ホン・サンス『小説家の映画』偶然の出会いの連なり
ベルリン映画祭コンペ部門選出作品。大きく分けて数パートに分かれていて夫々が緩く繋がっているという、いつものホン・サンス。今回は女性小説家ジュンヒが主人公になる。彼女はずっと昔に小説家仲間だったが今は引退してしまった旧友に会うため、彼女が経営する本屋にやって来る。その帰り道、恐らく彼女の小説を映画化しようとして断念したという知り合いの映画監督夫婦に偶然出会い、彼らと歩いていると少し前に引退してしまった若い元女優と偶然出会い…と偶然の出会いが連鎖していく。登場人物全員が芸術関連の仕事をする中で、若い二人の人物(元女優の夫の甥と本屋の店員の女性)以外は創作に行き詰まりを感じていて、大なり小なり他人と比較してしまっている。そんな人々への讃歌である。本屋の女性店員が、ジュンヒの本の一部と思わしき一節について、勉強中の手話に翻訳するというシーンがあり、それをジュンヒが"新たな表現言語の獲得"のように嬉しそうに受け取る姿が美しかった。あと、キム・ミニが黒い革ジャン来てるんだが、ハレーション起こすくらい明るい外を背景に室内で話しているとこのコントラストが好き。最後にキム・ミニとの不倫旅行みたいなイチャイチャ映像が突然出てきたのが最高にキモかった。
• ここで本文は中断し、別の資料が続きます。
## src/source/ooo_params.svh

```systemverilog
`ifndef OOO_PARAMS_SVH
`define OOO_PARAMS_SVH

// architectural register count for RV32I
`define OOO_NUM_REGS 32

// data path width
`define OOO_XLEN 32

// number of reorder buffer slots
`define OOO_ROB_DEPTH 8

// rob tag width
// tag 0 means no producer, tag k names slot k-1
`define OOO_TAG_W 4

`endif

```

## src/source/ooo_pkg.sv

```systemverilog
`include "ooo_params.svh"

package ooo_pkg;

    // one data word
    typedef logic [`OOO_XLEN-1:0] word_t;

    // architectural register index
    typedef logic [$clog2(`OOO_NUM_REGS)-1:0] reg_idx_t;

    // rob tag, zero is reserved for "no producer"
    typedef logic [`OOO_TAG_W-1:0] tag_t;

    // slot pointer inside the rob
    typedef logic [$clog2(`OOO_ROB_DEPTH)-1:0] rob_ptr_t;

    // lifetime of one rob entry
    typedef enum logic [1:0] {
        rob_empty,
        rob_busy,
        rob_done
    } rob_state_e;

endpackage

```

## src/source/ooo_if.sv

```systemverilog
`timescale 1ns/1ps

// head of the rob retiring into the register file
interface commit_if;
    logic              valid;
    ooo_pkg::reg_idx_t rd;
    ooo_pkg::word_t    value;
    ooo_pkg::tag_t     tag;

    modport source (output valid, rd, value, tag);
    modport sink   (input  valid, rd, value, tag);
endinterface

// two combinational read ports on the register file
interface regread_if;
    ooo_pkg::reg_idx_t rs1;
    ooo_pkg::reg_idx_t rs2;
    ooo_pkg::word_t    value1;
    ooo_pkg::word_t    value2;
    ooo_pkg::tag_t     tag1;
    ooo_pkg::tag_t     tag2;

    modport reader (output rs1, rs2, input value1, value2, tag1, tag2);
    modport source (input rs1, rs2, output value1, value2, tag1, tag2);
endinterface

// tag lookup into the rob for finished results
interface rob_lookup_if;
    ooo_pkg::tag_t  qtag1;
    ooo_pkg::tag_t  qtag2;
    logic           hit1;
    logic           hit2;
    ooo_pkg::word_t data1;
    ooo_pkg::word_t data2;

    modport requester (output qtag1, qtag2, input hit1, hit2, data1, data2);
    modport responder (input qtag1, qtag2, output hit1, hit2, data1, data2);
endinterface

```

## src/source/regfile.sv

```systemverilog
`timescale 1ns/1ps
`include "ooo_params.svh"

module regfile (
    input  logic              clk,
    input  logic              rst,
    input  logic              flush,
    commit_if.sink            cm,
    regread_if.source         rd_port,
    input  logic              load_tag,
    input  ooo_pkg::reg_idx_t tag_rd,
    input  ooo_pkg::tag_t     tag_new
);

    ooo_pkg::word_t vals [`OOO_NUM_REGS];
    ooo_pkg::tag_t  tags [`OOO_NUM_REGS];

    logic commit_wr;

    // x0 is never written, the read side hardwires it anyway
    assign commit_wr = cm.valid && (cm.rd != '0);

    always_ff @(posedge clk) begin
        if (rst) begin
            for (int i = 0; i < `OOO_NUM_REGS; i++) begin
                vals[i] <= '0;
                tags[i] <= '0;
            end
        end else begin
            // a commit in the flush cycle still lands
            if (commit_wr) begin
                vals[cm.rd] <= cm.value;
            end

            if (flush) begin
                for (int i = 0; i < `OOO_NUM_REGS; i++) begin
                    tags[i] <= '0;
                end
            end else begin
                // only drop the tag if no newer producer was renamed on top
                if (commit_wr && (tags[cm.rd] == cm.tag)) begin
                    tags[cm.rd] <= '0;
                end
                // later assignment, so a same-cycle dispatch keeps its new tag
                if (load_tag) begin
                    tags[tag_rd] <= tag_new;
                end
            end
        end
    end

    // read port 1
    always_comb begin
        if (rd_port.rs1 == '0) begin
            rd_port.value1 = '0;
            rd_port.tag1   = '0;
        end else begin
            rd_port.value1 = vals[rd_port.rs1];
            rd_port.tag1   = tags[rd_port.rs1];
        end
    end

    // read port 2
    always_comb begin
        if (rd_port.rs2 == '0) begin
            rd_port.value2 = '0;
            rd_port.tag2   = '0;
        end else begin
            rd_port.value2 = vals[rd_port.rs2];
            rd_port.tag2   = tags[rd_port.rs2];
        end
    end

endmodule

```

## src/source/rob.sv

```systemverilog
`timescale 1ns/1ps
`include "ooo_params.svh"

module rob (
    input  logic              clk,
    input  logic              rst,
    input  logic              flush,
    input  logic              alloc,
    input  ooo_pkg::reg_idx_t alloc_rd,
    output logic              alloc_ready,
    output ooo_pkg::tag_t     alloc_tag,
    input  logic              wb_valid,
    input  ooo_pkg::tag_t     wb_tag,
    input  ooo_pkg::word_t    wb_value,
    commit_if.source          cm,
    rob_lookup_if.responder   lk
);

    ooo_pkg::rob_state_e state [`OOO_ROB_DEPTH];
    ooo_pkg::reg_idx_t   dest  [`OOO_ROB_DEPTH];
    ooo_pkg::word_t      vals  [`OOO_ROB_DEPTH];

    ooo_pkg::rob_ptr_t head;
    ooo_pkg::rob_ptr_t tail;
    ooo_pkg::rob_ptr_t head_nxt;
    logic [$clog2(`OOO_ROB_DEPTH):0] count;

    logic              do_alloc;
    logic              do_commit;
    logic              wb_accept;
    ooo_pkg::rob_ptr_t wb_slot;

    // tag k lives in slot k-1
    function automatic ooo_pkg::rob_ptr_t tag_slot(input ooo_pkg::tag_t t);
        ooo_pkg::tag_t idx;
        idx = t - ooo_pkg::tag_t'(1);
        return ooo_pkg::rob_ptr_t'(idx);
    endfunction

    function automatic logic tag_valid(input ooo_pkg::tag_t t);
        return (t != '0) && (t <= ooo_pkg::tag_t'(`OOO_ROB_DEPTH));
    endfunction

    assign alloc_ready = (count != `OOO_ROB_DEPTH);
    assign alloc_tag   = ooo_pkg::tag_t'(tail) + ooo_pkg::tag_t'(1);
    assign do_alloc    = alloc && alloc_ready && !flush;

    // an empty slot is never done, so this also covers count == 0
    assign do_commit = (state[head] == ooo_pkg::rob_done);
    assign head_nxt  = do_commit ? head + 1'b1 : head;

    assign wb_slot   = tag_slot(wb_tag);
    assign wb_accept = wb_valid && tag_valid(wb_tag) && (state[wb_slot] == ooo_pkg::rob_busy);

    // head entry drives the commit bus directly
    assign cm.valid = do_commit;
    assign cm.rd    = dest[head];
    assign cm.value = vals[head];
    assign cm.tag   = ooo_pkg::tag_t'(head) + ooo_pkg::tag_t'(1);

    // only finished results count as hits
    assign lk.hit1  = tag_valid(lk.qtag1) && (state[tag_slot(lk.qtag1)] == ooo_pkg::rob_done);
    assign lk.hit2  = tag_valid(lk.qtag2) && (state[tag_slot(lk.qtag2)] == ooo_pkg::rob_done);
    assign lk.data1 = vals[tag_slot(lk.qtag1)];
    assign lk.data2 = vals[tag_slot(lk.qtag2)];

    always_ff @(posedge clk) begin
        if (rst) begin
            head  <= '0;
            tail  <= '0;
            count <= '0;
            for (int i = 0; i < `OOO_ROB_DEPTH; i++) begin
                state[i] <= ooo_pkg::rob_empty;
            end
        end else if (flush) begin
            // restart right behind whatever retires this cycle
            head  <= head_nxt;
            tail  <= head_nxt;
            count <= '0;
            for (int i = 0; i < `OOO_ROB_DEPTH; i++) begin
                state[i] <= ooo_pkg::rob_empty;
            end
        end else begin
            if (do_commit) begin
                state[head] <= ooo_pkg::rob_empty;
            end
            if (wb_accept) begin
                state[wb_slot] <= ooo_pkg::rob_done;
            end
            if (do_alloc) begin
                state[tail] <= ooo_pkg::rob_busy;
                tail        <= tail + 1'b1;
            end
            head <= head_nxt;
            if (do_alloc && !do_commit) begin
                count <= count + 1'b1;
            end else if (!do_alloc && do_commit) begin
                count <= count - 1'b1;
            end
        end
    end

    // payload, qualified by state above
    always_ff @(posedge clk) begin
        if (do_alloc) begin
            dest[tail] <= alloc_rd;
        end
        if (wb_accept) begin
            vals[wb_slot] <= wb_value;
        end
    end

endmodule

```

## src/source/operand_resolve.sv

```systemverilog
`timescale 1ns/1ps

module operand_resolve (
    input  ooo_pkg::reg_idx_t disp_rs1,
    input  ooo_pkg::reg_idx_t disp_rs2,
    regread_if.reader         rd_port,
    rob_lookup_if.requester   lk,
    output ooo_pkg::word_t    op1_value,
    output ooo_pkg::word_t    op2_value,
    output ooo_pkg::tag_t     op1_tag,
    output ooo_pkg::tag_t     op2_tag
);

    // committed value, finished rob value, or zero while waiting
    function automatic ooo_pkg::word_t pick_value(
        input ooo_pkg::tag_t  rf_tag,
        input ooo_pkg::word_t rf_value,
        input logic           rob_hit,
        input ooo_pkg::word_t rob_data
    );
        if (rf_tag == '0) begin
            return rf_value;
        end else if (rob_hit) begin
            return rob_data;
        end
        return '0;
    endfunction

    // tag survives only if the producer has not finished yet
    function automatic ooo_pkg::tag_t pick_tag(
        input ooo_pkg::tag_t rf_tag,
        input logic          rob_hit
    );
        return rob_hit ? '0 : rf_tag;
    endfunction

    assign rd_port.rs1 = disp_rs1;
    assign rd_port.rs2 = disp_rs2;

    // ask the rob about whoever the regfile says is pending
    assign lk.qtag1 = rd_port.tag1;
    assign lk.qtag2 = rd_port.tag2;

    assign op1_value = pick_value(rd_port.tag1, rd_port.value1, lk.hit1, lk.data1);
    assign op2_value = pick_value(rd_port.tag2, rd_port.value2, lk.hit2, lk.data2);
    assign op1_tag   = pick_tag(rd_port.tag1, lk.hit1);
    assign op2_tag   = pick_tag(rd_port.tag2, lk.hit2);

endmodule

```

## src/source/rename_core.sv

```systemverilog
`timescale 1ns/1ps

module rename_core (
    input  logic              clk,
    input  logic              rst,
    input  logic              flush,

    // dispatch
    input  logic              disp_valid,
    input  ooo_pkg::reg_idx_t disp_rd,
    input  ooo_pkg::reg_idx_t disp_rs1,
    input  ooo_pkg::reg_idx_t disp_rs2,
    output logic              disp_ready,
    output ooo_pkg::tag_t     disp_tag,

    // writeback
    input  logic              wb_valid,
    input  ooo_pkg::tag_t     wb_tag,
    input  ooo_pkg::word_t    wb_value,

    // resolved operands
    output ooo_pkg::word_t    op1_value,
    output ooo_pkg::word_t    op2_value,
    output ooo_pkg::tag_t     op1_tag,
    output ooo_pkg::tag_t     op2_tag,

    // commit
    output logic              commit_valid,
    output ooo_pkg::reg_idx_t commit_rd,
    output ooo_pkg::word_t    commit_value
);

    commit_if     cm_bus ();
    regread_if    rr_bus ();
    rob_lookup_if lk_bus ();

    logic disp_accept;
    logic load_tag;

    assign disp_accept = disp_valid && disp_ready;
    // x0 gets a rob slot but never a pending tag
    assign load_tag = disp_accept && (disp_rd != '0);

    regfile u_regfile (
        .clk      (clk),
        .rst      (rst),
        .flush    (flush),
        .cm       (cm_bus.sink),
        .rd_port  (rr_bus.source),
        .load_tag (load_tag),
        .tag_rd   (disp_rd),
        .tag_new  (disp_tag)
    );

    rob u_rob (
        .clk         (clk),
        .rst         (rst),
        .flush       (flush),
        .alloc       (disp_accept),
        .alloc_rd    (disp_rd),
        .alloc_ready (disp_ready),
        .alloc_tag   (disp_tag),
        .wb_valid    (wb_valid),
        .wb_tag      (wb_tag),
        .wb_value    (wb_value),
        .cm          (cm_bus.source),
        .lk          (lk_bus.responder)
    );

    operand_resolve u_resolve (
        .disp_rs1  (disp_rs1),
        .disp_rs2  (disp_rs2),
        .rd_port   (rr_bus.reader),
        .lk        (lk_bus.requester),
        .op1_value (op1_value),
        .op2_value (op2_value),
        .op1_tag   (op1_tag),
        .op2_tag   (op2_tag)
    );

    assign commit_valid = cm_bus.valid;
    assign commit_rd    = cm_bus.rd;
    assign commit_value = cm_bus.value;

endmodule

```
あれ、ジュンヒの撮った映画ってことなの?だとしたら余計にキモすぎでは?
・作品データ
原題:소설가의 영화
上映時間:92分
監督:Hong Sang-soo
製作:2022年(韓国)
・評価:60点
・ベルリン国際映画祭2021 その他の作品
★コンペティション部門選出作品
1 . カルラ・シモン『Alcarràs』スペイン、ある桃農家一族の肖像
2 . カミラ・アンディニ『ナナ』1960年代インドネシアにおけるシスターフッド時代劇
3 . クレール・ドゥニ『愛と激しさをもって』生まれ変わった"私たちは一緒に年を取ることはない"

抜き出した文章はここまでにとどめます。